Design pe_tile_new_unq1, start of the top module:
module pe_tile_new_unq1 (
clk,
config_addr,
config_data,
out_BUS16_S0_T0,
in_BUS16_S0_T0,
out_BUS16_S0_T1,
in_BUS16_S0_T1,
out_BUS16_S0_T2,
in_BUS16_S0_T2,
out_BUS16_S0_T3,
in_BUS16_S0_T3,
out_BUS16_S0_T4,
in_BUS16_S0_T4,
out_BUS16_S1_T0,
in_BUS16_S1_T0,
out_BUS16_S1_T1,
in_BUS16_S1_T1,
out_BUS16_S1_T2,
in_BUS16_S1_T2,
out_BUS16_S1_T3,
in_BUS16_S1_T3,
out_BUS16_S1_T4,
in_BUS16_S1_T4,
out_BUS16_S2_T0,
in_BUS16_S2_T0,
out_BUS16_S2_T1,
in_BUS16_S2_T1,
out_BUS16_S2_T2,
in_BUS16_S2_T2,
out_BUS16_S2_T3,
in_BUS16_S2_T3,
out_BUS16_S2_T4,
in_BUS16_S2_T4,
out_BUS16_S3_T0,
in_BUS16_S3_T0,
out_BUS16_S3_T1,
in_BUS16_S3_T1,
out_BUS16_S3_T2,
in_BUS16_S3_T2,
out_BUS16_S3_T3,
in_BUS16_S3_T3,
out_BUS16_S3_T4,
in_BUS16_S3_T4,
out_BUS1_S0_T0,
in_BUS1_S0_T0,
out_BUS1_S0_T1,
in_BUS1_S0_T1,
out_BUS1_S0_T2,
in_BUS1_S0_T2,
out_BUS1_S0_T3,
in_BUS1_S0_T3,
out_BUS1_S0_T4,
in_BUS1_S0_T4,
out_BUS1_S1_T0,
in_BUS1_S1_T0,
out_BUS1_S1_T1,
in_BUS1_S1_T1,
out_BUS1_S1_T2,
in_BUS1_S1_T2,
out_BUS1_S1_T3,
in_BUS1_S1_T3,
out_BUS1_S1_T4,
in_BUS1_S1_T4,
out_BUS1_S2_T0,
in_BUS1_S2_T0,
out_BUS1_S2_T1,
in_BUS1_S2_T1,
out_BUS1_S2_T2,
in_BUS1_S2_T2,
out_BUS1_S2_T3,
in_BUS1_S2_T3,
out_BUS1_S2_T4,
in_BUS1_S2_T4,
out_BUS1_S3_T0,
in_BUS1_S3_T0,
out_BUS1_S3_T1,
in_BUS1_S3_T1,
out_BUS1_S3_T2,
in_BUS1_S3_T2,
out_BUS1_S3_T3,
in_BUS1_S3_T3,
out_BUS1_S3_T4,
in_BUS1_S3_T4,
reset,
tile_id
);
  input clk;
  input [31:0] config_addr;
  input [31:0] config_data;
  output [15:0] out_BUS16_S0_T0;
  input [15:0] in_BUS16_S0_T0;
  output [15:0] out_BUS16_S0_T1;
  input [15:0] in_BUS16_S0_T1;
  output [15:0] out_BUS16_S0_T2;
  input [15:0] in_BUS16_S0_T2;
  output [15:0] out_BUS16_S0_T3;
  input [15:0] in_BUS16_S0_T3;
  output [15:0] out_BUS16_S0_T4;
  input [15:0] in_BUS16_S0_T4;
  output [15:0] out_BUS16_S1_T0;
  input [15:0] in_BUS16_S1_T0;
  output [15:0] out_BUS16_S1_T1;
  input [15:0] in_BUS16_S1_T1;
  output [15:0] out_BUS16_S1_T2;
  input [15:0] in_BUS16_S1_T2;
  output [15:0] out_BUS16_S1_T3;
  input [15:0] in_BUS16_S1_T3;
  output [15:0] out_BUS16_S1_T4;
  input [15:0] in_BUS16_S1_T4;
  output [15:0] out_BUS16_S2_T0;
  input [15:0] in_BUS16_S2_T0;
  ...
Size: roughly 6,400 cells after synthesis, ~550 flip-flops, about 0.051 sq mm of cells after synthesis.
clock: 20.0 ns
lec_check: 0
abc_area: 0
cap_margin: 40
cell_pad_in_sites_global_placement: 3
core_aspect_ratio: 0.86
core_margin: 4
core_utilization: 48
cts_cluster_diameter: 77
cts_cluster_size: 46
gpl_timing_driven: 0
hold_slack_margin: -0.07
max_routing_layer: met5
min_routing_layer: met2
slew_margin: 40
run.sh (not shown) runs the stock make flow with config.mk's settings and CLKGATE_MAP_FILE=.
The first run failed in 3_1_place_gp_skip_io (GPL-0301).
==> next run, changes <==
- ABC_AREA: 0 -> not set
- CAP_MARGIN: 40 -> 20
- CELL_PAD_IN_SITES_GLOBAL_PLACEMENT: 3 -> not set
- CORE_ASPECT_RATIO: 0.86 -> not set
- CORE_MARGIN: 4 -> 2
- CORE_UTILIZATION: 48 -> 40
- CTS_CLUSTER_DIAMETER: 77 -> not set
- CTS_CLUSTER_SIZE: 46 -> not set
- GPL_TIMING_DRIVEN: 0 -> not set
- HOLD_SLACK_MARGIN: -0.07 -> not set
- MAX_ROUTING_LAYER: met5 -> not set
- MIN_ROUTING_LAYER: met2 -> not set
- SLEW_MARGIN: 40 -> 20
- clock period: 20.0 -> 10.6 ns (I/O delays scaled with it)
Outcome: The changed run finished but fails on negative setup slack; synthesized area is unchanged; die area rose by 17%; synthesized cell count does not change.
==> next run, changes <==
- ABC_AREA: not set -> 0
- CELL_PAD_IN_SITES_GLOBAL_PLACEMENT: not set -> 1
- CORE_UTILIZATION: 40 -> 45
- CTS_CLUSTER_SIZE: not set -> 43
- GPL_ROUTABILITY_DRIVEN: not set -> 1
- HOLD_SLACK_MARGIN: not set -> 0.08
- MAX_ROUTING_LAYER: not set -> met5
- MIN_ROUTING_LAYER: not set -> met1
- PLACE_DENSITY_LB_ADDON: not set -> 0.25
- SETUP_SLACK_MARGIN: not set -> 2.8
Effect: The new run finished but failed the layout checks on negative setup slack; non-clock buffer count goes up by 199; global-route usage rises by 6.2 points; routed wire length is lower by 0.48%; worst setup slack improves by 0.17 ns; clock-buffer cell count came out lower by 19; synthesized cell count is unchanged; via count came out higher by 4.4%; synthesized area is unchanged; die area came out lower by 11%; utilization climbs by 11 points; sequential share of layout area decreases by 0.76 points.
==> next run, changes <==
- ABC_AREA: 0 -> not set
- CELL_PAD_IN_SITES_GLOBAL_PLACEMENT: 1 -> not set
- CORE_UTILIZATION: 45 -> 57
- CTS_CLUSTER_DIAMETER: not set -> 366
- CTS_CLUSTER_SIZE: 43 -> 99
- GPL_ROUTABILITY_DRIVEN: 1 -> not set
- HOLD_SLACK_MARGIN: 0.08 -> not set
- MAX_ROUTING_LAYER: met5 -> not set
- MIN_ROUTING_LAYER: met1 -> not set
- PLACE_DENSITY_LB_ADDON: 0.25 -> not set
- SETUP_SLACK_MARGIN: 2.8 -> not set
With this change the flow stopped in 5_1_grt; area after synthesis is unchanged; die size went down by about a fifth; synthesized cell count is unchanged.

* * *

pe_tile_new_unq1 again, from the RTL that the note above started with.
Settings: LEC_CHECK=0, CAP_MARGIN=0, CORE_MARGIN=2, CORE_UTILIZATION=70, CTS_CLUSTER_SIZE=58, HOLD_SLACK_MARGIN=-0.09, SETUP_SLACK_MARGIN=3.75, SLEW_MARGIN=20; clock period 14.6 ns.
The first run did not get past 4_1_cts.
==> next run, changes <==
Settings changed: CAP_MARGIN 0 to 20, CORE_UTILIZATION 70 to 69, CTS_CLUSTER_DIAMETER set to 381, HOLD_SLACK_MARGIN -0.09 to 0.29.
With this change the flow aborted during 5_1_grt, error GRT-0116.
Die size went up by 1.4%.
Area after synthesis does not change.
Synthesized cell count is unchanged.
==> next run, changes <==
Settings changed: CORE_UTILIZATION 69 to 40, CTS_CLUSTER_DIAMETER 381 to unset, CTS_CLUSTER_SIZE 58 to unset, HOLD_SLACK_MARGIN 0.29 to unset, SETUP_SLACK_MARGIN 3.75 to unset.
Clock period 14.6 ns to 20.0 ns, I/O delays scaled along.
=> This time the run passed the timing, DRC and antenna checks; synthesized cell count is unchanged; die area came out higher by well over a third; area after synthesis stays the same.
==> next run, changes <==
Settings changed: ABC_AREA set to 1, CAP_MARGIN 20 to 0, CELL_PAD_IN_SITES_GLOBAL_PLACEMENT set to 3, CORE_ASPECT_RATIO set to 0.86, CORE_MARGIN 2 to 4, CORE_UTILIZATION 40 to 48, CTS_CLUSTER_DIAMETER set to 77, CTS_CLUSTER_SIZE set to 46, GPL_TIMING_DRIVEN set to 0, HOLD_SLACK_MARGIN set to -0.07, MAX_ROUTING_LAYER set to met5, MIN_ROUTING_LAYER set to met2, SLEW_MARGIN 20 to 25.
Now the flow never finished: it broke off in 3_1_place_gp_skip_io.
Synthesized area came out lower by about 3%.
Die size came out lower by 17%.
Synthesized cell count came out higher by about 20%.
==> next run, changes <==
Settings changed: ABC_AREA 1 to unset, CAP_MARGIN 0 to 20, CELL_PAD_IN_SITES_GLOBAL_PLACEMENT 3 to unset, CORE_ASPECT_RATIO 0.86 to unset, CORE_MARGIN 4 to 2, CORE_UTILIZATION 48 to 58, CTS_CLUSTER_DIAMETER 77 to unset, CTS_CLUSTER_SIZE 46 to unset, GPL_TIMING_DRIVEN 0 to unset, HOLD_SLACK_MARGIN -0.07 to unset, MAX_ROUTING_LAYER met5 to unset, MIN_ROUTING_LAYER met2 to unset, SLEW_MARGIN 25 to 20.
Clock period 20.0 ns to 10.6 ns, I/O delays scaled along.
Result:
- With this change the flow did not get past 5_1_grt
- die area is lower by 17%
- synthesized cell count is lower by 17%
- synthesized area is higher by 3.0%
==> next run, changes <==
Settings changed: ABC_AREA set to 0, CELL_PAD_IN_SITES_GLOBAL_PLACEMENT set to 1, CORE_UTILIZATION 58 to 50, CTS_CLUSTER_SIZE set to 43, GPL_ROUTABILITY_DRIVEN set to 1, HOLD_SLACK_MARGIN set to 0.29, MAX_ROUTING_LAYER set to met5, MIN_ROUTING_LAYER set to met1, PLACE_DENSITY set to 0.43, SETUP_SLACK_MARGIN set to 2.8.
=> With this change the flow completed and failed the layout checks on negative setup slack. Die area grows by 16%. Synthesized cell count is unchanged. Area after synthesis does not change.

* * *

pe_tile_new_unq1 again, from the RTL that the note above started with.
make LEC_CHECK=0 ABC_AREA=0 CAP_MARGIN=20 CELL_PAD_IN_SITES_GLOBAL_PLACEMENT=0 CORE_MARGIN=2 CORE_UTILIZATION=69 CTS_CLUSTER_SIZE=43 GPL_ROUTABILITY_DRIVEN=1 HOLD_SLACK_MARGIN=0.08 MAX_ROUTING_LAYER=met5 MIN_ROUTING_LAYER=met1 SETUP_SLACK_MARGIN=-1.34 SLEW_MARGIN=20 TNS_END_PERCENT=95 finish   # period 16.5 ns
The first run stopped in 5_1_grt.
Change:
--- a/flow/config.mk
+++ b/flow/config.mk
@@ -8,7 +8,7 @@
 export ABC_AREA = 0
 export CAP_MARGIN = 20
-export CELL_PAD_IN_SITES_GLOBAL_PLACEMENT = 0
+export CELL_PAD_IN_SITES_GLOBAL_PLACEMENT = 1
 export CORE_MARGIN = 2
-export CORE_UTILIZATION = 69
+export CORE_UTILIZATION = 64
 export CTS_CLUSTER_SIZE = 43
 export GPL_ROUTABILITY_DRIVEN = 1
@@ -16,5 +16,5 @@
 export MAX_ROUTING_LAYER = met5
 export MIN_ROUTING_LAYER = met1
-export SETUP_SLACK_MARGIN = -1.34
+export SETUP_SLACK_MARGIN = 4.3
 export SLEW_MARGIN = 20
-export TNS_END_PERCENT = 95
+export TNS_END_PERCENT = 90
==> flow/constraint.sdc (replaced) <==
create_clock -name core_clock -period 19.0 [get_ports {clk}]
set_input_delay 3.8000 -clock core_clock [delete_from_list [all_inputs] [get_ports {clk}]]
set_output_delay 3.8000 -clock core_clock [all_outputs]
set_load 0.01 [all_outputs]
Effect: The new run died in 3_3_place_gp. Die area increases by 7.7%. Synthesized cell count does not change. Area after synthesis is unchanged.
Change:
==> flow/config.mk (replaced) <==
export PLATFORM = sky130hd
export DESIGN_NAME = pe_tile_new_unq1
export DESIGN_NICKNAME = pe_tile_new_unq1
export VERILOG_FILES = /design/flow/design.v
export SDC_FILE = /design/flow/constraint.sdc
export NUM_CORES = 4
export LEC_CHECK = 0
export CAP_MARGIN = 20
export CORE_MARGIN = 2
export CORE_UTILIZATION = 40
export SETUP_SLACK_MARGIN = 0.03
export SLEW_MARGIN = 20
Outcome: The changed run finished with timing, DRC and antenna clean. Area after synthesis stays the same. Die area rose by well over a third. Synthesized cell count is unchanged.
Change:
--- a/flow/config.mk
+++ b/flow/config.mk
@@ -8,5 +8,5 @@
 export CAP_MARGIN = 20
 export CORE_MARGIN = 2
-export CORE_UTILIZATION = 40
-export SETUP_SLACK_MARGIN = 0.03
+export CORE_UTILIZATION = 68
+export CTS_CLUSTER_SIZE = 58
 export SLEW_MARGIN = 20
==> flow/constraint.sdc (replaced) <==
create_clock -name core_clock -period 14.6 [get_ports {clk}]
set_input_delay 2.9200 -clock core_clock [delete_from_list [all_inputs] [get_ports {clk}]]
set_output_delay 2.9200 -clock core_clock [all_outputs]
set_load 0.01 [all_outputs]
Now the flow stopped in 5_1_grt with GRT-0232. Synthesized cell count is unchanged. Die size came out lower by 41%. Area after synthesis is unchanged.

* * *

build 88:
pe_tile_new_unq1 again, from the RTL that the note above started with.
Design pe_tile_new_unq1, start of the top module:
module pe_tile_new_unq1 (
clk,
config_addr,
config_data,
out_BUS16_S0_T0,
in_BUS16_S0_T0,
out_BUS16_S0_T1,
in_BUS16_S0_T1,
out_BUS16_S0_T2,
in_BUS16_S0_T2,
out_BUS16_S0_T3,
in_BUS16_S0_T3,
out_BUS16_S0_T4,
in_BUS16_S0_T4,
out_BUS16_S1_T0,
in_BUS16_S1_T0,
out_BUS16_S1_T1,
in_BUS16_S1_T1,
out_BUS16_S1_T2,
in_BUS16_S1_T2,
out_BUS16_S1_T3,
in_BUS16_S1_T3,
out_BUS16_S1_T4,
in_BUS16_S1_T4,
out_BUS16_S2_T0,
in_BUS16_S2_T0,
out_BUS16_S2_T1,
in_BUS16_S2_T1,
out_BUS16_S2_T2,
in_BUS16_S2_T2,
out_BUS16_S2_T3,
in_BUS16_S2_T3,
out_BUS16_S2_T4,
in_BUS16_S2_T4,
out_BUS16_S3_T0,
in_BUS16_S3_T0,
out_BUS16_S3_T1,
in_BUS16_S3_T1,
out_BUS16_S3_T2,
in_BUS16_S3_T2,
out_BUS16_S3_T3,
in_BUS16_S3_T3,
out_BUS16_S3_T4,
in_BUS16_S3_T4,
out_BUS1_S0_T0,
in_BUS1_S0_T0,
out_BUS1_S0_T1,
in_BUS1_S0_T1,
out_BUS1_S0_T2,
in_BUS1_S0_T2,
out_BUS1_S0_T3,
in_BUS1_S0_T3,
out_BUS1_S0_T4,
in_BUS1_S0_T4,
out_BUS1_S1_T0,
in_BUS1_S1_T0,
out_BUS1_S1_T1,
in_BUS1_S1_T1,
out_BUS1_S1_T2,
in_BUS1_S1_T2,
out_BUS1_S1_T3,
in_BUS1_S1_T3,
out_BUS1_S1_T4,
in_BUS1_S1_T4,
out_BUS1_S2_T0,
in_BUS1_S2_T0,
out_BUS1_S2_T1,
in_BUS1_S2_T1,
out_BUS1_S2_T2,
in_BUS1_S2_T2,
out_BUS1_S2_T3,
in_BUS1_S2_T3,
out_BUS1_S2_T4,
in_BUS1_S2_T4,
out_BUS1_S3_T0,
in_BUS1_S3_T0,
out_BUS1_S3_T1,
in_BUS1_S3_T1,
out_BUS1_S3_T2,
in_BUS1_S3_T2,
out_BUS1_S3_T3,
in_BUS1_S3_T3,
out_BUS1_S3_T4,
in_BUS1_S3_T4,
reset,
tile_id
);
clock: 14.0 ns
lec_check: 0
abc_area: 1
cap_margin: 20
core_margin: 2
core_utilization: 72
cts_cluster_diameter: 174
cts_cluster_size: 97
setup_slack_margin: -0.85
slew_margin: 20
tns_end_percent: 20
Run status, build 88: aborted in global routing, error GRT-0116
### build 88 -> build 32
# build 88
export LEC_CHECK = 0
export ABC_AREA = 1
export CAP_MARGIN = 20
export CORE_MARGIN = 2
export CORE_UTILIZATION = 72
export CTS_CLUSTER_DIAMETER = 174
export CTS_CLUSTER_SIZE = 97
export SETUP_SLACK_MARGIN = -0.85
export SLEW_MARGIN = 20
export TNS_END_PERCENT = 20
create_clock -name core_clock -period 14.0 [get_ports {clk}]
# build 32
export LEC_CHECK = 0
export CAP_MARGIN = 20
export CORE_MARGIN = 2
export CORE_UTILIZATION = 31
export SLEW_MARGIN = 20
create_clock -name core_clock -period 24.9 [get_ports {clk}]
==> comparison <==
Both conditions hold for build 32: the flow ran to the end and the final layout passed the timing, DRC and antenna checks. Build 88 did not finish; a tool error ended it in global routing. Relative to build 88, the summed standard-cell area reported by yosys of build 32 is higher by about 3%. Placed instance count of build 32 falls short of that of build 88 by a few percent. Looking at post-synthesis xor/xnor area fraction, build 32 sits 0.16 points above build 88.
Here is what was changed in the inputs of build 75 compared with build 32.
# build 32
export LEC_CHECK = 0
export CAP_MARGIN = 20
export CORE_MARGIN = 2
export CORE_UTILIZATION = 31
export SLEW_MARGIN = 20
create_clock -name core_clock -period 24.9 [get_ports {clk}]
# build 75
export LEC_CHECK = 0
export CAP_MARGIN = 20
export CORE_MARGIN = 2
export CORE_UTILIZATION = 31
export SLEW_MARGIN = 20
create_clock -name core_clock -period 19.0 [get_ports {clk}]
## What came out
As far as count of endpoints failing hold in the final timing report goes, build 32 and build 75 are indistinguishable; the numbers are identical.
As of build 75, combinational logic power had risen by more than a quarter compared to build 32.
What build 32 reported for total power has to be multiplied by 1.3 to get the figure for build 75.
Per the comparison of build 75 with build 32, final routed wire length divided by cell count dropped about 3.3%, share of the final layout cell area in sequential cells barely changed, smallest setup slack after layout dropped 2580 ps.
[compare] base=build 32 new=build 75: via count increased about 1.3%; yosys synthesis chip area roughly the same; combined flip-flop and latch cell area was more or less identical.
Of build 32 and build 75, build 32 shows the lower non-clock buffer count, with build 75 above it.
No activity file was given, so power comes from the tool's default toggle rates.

______________________________

• **What needs to be done**
Write out every line of the data that holds the word "well".

• **Response to the task**
=> This time the run passed the timing, DRC and antenna checks; synthesized cell count is unchanged; die area came out higher by well over a third; area after synthesis stays the same.
Outcome: The changed run finished with timing, DRC and antenna clean. Area after synthesis stays the same. Die area rose by well over a third. Synthesized cell count is unchanged.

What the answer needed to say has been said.